====== Data in this exercise ======

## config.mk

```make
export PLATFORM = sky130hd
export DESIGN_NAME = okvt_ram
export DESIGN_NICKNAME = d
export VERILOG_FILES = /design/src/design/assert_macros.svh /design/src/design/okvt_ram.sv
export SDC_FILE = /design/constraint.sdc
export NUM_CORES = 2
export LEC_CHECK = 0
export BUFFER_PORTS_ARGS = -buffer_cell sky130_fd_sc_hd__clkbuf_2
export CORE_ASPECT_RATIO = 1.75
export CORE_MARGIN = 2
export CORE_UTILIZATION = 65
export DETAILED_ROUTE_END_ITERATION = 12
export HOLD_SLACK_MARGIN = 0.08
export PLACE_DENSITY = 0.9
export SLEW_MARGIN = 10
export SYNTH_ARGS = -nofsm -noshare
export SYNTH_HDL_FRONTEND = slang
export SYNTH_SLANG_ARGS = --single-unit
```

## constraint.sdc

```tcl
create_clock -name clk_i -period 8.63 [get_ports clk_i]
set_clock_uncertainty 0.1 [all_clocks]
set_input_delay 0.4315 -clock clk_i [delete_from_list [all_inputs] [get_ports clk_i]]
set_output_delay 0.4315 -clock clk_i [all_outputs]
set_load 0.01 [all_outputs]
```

======
====== Data in this exercise ======

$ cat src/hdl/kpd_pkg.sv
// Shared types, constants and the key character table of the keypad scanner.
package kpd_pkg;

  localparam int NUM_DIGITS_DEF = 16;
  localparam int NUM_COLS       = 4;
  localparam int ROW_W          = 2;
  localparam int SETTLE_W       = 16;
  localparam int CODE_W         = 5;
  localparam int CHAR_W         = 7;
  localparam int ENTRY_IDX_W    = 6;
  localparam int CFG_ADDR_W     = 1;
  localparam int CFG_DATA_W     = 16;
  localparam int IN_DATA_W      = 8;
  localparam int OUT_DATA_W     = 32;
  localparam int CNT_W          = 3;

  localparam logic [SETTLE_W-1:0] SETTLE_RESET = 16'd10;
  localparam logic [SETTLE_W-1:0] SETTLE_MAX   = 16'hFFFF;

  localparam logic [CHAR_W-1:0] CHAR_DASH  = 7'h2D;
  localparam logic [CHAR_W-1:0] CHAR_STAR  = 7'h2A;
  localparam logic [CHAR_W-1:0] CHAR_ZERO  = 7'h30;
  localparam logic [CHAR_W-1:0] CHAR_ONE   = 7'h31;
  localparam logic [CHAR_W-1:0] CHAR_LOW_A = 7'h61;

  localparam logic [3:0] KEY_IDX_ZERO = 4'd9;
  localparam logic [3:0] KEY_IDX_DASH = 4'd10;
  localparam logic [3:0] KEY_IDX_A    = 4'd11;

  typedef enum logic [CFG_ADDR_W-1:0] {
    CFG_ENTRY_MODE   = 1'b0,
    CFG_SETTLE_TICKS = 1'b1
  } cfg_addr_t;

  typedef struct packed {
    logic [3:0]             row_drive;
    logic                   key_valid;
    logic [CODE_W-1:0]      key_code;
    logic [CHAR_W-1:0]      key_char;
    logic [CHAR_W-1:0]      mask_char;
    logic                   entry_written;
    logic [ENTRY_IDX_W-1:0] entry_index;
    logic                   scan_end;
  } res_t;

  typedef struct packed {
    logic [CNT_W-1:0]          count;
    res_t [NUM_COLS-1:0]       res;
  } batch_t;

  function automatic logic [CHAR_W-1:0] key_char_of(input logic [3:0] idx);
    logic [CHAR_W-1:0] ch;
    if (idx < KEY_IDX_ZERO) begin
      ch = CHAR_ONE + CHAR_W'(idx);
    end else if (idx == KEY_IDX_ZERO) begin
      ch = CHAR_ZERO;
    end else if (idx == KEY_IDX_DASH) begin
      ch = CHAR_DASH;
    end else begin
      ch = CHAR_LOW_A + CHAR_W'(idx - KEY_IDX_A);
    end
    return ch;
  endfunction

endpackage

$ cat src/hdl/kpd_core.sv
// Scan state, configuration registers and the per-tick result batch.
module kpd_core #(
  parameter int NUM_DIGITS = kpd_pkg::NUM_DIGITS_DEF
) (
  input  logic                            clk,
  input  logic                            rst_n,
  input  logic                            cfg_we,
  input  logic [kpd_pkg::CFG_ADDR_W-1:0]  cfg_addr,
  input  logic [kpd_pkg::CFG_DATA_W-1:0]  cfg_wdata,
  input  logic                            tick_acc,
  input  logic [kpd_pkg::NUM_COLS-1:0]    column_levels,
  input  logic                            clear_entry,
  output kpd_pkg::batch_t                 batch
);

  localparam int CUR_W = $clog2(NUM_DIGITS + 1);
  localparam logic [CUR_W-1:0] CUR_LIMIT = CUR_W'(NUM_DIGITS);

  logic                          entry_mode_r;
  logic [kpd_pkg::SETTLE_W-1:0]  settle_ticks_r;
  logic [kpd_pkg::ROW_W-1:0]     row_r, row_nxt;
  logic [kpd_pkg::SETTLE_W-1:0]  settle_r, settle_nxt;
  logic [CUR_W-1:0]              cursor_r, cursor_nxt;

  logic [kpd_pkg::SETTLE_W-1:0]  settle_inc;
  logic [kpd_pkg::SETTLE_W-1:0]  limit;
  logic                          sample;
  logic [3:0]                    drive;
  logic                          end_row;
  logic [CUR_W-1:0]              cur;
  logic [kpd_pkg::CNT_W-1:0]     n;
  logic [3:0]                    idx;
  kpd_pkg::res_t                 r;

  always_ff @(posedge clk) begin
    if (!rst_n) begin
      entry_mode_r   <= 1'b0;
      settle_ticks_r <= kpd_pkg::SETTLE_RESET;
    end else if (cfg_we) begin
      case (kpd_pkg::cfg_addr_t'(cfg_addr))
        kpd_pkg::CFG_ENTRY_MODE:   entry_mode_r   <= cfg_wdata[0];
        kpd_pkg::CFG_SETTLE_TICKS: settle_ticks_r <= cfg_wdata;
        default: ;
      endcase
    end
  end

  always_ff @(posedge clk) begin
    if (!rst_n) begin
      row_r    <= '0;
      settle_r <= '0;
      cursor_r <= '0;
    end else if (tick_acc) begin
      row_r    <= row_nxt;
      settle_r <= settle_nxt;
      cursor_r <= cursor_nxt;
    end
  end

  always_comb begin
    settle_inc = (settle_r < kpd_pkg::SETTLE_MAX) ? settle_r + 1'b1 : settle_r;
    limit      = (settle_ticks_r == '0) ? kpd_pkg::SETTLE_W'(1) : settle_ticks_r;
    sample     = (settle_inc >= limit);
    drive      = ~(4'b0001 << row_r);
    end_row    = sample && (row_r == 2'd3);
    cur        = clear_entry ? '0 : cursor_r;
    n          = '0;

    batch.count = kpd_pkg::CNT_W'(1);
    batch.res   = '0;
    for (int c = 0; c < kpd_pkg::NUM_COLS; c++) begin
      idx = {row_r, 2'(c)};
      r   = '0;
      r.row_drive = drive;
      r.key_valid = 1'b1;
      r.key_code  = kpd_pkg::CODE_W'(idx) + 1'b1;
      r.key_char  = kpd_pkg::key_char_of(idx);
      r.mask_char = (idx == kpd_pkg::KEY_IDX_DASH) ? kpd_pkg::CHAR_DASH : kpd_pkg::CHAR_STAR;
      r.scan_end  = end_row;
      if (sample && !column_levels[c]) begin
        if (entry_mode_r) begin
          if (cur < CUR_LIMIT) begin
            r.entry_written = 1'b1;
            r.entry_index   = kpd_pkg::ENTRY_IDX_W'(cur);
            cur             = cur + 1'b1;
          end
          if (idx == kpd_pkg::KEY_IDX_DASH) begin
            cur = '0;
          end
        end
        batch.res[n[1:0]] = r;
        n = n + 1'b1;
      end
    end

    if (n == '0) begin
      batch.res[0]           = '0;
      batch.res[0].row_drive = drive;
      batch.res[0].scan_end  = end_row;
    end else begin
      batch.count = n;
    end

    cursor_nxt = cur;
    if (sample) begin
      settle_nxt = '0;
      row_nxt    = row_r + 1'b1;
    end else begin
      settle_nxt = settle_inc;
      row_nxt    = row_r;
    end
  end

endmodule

======
====== Data in this exercise ======

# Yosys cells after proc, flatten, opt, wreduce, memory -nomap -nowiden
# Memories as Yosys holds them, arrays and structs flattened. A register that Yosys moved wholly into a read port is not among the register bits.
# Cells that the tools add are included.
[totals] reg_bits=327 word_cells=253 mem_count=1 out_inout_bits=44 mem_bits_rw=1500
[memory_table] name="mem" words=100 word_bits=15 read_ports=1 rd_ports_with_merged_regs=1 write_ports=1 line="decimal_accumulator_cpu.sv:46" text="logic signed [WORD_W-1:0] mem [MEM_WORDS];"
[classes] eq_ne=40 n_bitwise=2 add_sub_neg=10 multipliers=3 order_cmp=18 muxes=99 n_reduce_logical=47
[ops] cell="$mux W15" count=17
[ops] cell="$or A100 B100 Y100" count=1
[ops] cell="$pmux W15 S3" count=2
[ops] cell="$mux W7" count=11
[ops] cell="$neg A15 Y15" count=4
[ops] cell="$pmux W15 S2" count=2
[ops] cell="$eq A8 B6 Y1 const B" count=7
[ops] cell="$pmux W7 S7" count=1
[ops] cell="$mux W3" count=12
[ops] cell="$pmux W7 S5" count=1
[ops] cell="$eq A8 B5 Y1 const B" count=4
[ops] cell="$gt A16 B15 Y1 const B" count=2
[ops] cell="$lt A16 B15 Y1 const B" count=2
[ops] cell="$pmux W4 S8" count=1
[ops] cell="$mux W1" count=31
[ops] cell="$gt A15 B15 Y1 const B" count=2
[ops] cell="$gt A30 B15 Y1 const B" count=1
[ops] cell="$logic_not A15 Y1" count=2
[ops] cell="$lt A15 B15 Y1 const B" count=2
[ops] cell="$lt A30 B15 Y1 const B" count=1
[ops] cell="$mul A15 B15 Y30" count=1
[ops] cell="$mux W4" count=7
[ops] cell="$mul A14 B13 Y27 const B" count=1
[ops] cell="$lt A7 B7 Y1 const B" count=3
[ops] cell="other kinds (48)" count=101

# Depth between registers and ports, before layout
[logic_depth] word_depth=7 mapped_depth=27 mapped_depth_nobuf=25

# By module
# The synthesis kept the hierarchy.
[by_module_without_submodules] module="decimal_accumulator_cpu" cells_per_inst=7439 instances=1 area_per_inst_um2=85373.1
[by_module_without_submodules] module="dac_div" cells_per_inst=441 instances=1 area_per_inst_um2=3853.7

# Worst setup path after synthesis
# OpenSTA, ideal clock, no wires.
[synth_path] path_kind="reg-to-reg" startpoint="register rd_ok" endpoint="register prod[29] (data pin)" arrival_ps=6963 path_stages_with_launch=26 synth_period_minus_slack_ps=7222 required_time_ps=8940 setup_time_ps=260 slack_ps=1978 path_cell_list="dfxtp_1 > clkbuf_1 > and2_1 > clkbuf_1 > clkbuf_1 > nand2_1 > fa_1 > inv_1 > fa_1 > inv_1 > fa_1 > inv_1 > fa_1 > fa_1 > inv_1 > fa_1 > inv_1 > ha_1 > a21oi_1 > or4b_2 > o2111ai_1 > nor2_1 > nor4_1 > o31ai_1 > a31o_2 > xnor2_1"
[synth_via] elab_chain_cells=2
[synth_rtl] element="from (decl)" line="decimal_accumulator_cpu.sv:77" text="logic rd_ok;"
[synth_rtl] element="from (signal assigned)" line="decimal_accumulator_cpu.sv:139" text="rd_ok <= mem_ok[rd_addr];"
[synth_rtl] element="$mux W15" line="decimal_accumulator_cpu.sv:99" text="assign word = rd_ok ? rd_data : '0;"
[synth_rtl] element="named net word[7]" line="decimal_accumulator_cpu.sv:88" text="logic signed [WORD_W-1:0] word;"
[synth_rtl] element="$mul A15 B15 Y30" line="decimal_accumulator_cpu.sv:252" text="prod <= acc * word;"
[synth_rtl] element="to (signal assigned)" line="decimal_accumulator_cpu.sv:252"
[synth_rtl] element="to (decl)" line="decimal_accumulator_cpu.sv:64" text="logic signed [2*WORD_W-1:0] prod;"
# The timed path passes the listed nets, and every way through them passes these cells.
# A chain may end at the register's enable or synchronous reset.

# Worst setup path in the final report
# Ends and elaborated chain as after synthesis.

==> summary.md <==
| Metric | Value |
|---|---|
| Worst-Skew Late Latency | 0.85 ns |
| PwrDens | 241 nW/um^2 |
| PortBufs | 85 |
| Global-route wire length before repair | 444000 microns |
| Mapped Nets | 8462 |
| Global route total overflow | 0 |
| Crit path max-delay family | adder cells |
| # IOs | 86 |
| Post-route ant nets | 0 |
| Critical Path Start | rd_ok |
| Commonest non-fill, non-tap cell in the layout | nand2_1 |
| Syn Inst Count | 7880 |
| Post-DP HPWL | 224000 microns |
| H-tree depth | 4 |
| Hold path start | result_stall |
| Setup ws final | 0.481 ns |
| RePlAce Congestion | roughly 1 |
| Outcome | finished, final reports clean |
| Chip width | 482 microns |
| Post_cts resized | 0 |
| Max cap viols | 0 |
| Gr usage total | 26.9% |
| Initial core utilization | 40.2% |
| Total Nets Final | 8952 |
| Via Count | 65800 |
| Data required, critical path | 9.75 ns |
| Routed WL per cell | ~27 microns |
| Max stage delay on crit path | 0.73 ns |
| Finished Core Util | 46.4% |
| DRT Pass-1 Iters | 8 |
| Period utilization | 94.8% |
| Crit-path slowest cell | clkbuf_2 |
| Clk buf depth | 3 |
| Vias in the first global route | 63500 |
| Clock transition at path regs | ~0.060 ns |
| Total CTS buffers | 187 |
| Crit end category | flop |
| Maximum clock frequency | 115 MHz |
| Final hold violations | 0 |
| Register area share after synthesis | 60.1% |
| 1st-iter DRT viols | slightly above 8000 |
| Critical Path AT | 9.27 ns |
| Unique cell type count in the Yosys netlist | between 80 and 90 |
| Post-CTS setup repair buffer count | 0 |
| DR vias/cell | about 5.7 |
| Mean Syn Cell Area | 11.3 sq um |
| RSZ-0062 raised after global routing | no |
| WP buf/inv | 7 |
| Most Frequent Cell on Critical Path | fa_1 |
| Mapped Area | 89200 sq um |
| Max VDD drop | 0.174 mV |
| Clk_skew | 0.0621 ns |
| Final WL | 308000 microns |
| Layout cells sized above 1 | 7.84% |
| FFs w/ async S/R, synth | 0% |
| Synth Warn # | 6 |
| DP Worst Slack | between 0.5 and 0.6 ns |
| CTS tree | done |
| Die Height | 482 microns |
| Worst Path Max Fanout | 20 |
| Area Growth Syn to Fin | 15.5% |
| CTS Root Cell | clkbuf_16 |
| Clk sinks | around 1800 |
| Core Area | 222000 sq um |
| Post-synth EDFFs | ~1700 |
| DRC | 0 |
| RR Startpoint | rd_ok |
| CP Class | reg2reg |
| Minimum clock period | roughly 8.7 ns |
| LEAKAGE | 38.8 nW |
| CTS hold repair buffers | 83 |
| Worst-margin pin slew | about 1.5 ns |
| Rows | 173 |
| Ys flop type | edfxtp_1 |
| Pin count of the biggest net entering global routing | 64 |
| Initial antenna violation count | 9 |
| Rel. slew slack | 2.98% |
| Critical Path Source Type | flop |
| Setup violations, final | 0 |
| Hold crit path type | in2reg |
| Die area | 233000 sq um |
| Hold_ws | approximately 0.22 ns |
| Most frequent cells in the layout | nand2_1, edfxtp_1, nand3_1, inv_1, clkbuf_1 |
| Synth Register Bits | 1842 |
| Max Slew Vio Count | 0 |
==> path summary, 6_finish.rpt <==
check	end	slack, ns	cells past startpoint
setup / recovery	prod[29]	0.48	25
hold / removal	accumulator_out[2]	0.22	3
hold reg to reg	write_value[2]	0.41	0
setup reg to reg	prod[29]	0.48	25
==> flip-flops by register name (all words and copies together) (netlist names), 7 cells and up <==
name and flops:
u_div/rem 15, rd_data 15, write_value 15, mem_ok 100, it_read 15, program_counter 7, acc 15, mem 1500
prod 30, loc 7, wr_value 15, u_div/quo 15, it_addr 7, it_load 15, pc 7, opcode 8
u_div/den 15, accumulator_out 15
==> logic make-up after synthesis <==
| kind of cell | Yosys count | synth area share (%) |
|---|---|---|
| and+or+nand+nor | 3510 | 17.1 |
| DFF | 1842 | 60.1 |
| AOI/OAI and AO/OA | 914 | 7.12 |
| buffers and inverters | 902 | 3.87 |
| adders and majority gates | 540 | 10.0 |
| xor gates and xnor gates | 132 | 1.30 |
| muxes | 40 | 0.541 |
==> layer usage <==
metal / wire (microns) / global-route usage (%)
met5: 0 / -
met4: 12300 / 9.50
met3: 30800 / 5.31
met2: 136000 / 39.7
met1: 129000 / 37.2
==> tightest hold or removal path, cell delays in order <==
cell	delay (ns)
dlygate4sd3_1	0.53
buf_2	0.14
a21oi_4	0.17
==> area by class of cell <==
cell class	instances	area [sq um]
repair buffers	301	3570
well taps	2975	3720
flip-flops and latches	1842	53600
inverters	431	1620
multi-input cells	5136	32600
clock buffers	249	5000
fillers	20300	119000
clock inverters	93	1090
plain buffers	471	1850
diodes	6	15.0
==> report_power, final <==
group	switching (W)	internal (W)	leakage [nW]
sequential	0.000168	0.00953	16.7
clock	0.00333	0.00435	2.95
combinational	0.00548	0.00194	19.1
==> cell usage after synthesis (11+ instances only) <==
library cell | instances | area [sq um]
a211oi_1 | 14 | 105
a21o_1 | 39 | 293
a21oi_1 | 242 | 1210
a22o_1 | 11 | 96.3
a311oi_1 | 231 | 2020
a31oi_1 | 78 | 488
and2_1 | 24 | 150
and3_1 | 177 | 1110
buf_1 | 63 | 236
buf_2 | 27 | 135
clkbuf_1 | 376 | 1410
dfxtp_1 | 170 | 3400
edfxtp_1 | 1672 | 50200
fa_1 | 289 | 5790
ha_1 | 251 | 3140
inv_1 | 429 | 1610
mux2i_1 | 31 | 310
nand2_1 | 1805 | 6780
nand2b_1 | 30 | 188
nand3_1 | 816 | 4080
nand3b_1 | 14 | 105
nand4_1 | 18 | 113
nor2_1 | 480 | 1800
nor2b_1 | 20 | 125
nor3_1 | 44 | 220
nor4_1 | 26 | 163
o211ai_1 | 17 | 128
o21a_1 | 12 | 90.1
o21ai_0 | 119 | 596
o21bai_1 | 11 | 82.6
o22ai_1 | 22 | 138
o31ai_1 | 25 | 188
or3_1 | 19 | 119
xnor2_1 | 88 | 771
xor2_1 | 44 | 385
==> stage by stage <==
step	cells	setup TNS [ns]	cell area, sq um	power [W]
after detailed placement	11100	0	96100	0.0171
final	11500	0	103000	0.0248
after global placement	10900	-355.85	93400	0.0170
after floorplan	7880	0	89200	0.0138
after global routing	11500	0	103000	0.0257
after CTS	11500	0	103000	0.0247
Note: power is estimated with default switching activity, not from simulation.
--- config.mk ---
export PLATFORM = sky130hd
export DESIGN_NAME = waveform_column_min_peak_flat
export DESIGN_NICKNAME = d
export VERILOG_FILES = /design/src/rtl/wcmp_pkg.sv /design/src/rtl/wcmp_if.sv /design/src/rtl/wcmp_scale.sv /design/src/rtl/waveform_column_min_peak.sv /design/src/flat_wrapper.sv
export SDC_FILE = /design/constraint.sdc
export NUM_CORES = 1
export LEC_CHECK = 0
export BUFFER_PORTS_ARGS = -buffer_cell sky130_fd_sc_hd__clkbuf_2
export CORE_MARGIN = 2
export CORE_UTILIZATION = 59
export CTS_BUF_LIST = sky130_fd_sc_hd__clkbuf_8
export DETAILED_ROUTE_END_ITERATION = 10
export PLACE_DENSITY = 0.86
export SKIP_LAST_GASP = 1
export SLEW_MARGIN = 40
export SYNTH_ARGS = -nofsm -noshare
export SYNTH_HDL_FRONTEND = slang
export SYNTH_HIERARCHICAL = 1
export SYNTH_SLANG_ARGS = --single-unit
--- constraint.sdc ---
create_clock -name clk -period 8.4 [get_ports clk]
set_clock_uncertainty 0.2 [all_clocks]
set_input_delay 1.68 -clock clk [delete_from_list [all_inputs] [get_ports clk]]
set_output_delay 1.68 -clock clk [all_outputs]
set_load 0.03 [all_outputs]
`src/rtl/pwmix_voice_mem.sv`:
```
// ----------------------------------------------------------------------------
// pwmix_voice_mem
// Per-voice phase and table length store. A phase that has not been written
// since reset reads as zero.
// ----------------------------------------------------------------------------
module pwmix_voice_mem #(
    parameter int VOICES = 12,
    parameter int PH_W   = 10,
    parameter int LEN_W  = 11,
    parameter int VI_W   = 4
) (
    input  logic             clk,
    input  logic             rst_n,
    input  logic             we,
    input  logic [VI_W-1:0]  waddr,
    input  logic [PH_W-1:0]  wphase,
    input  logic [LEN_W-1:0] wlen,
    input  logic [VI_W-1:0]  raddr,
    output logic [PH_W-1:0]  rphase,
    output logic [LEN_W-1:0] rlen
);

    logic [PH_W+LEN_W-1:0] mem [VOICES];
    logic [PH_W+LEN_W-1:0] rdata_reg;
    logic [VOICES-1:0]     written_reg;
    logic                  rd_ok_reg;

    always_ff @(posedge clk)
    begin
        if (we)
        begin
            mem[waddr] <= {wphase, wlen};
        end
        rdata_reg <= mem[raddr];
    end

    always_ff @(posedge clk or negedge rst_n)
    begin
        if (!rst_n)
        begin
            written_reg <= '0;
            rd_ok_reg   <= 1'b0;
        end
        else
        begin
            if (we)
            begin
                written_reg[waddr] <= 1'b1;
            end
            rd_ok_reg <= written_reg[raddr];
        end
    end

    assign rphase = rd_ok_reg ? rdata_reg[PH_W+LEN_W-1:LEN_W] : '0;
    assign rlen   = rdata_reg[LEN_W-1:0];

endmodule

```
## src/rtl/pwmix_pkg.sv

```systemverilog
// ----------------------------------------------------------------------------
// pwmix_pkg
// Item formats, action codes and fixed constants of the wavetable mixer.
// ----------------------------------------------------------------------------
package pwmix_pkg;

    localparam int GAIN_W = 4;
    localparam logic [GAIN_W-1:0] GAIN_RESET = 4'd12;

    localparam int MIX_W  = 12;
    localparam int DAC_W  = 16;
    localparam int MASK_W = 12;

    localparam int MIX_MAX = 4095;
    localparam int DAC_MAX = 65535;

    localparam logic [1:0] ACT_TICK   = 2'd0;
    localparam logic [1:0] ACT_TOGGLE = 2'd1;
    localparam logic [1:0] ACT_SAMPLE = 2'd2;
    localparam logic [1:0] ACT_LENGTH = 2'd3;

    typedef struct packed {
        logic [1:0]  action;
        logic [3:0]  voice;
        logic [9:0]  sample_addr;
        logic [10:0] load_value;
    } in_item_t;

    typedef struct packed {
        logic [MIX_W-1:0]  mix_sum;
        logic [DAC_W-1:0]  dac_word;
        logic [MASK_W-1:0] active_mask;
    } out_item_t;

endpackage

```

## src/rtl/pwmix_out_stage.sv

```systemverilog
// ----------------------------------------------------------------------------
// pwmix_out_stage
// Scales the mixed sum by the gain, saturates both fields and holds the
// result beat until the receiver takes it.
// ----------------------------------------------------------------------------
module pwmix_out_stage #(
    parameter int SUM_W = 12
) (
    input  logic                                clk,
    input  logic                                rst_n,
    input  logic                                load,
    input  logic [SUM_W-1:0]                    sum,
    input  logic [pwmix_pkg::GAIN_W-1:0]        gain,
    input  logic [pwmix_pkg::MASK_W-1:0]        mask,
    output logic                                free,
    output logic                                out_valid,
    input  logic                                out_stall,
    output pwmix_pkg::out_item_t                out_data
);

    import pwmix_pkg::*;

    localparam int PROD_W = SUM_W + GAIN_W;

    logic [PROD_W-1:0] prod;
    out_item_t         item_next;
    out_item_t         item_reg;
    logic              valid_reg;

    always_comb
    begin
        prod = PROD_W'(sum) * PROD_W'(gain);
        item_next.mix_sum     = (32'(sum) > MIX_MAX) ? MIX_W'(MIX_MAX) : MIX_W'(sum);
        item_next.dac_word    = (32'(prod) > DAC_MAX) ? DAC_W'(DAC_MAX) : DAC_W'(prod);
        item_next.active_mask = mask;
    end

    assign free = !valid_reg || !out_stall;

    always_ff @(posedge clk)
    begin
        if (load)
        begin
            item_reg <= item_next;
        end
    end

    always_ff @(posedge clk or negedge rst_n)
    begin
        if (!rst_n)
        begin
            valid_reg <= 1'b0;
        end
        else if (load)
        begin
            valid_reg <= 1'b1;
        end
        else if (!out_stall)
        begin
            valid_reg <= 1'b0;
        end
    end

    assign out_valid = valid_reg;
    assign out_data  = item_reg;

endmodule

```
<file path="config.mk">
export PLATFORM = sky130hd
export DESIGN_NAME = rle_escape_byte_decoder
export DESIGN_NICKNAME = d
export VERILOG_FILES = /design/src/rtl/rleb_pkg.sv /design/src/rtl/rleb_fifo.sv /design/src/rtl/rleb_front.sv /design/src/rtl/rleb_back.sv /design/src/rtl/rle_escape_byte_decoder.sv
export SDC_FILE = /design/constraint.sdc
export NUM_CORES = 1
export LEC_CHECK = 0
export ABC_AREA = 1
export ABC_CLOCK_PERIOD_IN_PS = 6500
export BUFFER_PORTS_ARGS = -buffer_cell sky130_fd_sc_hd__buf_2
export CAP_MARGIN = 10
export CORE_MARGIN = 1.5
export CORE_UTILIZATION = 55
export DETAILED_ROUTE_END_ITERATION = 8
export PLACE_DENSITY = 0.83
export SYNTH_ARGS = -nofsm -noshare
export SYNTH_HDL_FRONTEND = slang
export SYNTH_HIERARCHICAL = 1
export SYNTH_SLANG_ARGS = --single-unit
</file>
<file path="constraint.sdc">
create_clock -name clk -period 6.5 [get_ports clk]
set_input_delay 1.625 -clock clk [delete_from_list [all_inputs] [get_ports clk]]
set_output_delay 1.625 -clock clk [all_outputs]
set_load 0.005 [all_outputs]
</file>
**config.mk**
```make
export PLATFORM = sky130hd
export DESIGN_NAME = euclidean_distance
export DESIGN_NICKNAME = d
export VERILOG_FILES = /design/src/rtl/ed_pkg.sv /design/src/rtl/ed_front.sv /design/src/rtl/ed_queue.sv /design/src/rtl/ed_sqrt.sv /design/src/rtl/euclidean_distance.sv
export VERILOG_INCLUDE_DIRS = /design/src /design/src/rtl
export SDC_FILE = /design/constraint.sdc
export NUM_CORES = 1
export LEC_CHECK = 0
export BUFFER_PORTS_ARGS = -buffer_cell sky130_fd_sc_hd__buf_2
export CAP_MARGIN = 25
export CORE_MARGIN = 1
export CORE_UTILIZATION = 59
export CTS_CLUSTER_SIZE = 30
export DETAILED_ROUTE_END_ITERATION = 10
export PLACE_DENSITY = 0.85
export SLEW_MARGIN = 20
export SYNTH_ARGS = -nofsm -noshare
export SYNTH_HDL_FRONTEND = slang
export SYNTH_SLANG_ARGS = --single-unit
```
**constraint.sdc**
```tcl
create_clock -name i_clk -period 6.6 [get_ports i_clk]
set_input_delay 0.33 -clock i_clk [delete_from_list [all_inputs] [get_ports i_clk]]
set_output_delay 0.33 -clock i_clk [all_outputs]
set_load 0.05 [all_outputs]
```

======

* **Exercise brief**
There is a line with "# Yosys cells" and a line with "[totals] reg_bits=327 word_cells=253" above. Copy exactly those two lines and all lines between them, with nothing else.

* **Exercise output**
# Yosys cells after proc, flatten, opt, wreduce, memory -nomap -nowiden
# Memories as Yosys holds them, arrays and structs flattened. A register that Yosys moved wholly into a read port is not among the register bits.
# Cells that the tools add are included.
[totals] reg_bits=327 word_cells=253 mem_count=1 out_inout_bits=44 mem_bits_rw=1500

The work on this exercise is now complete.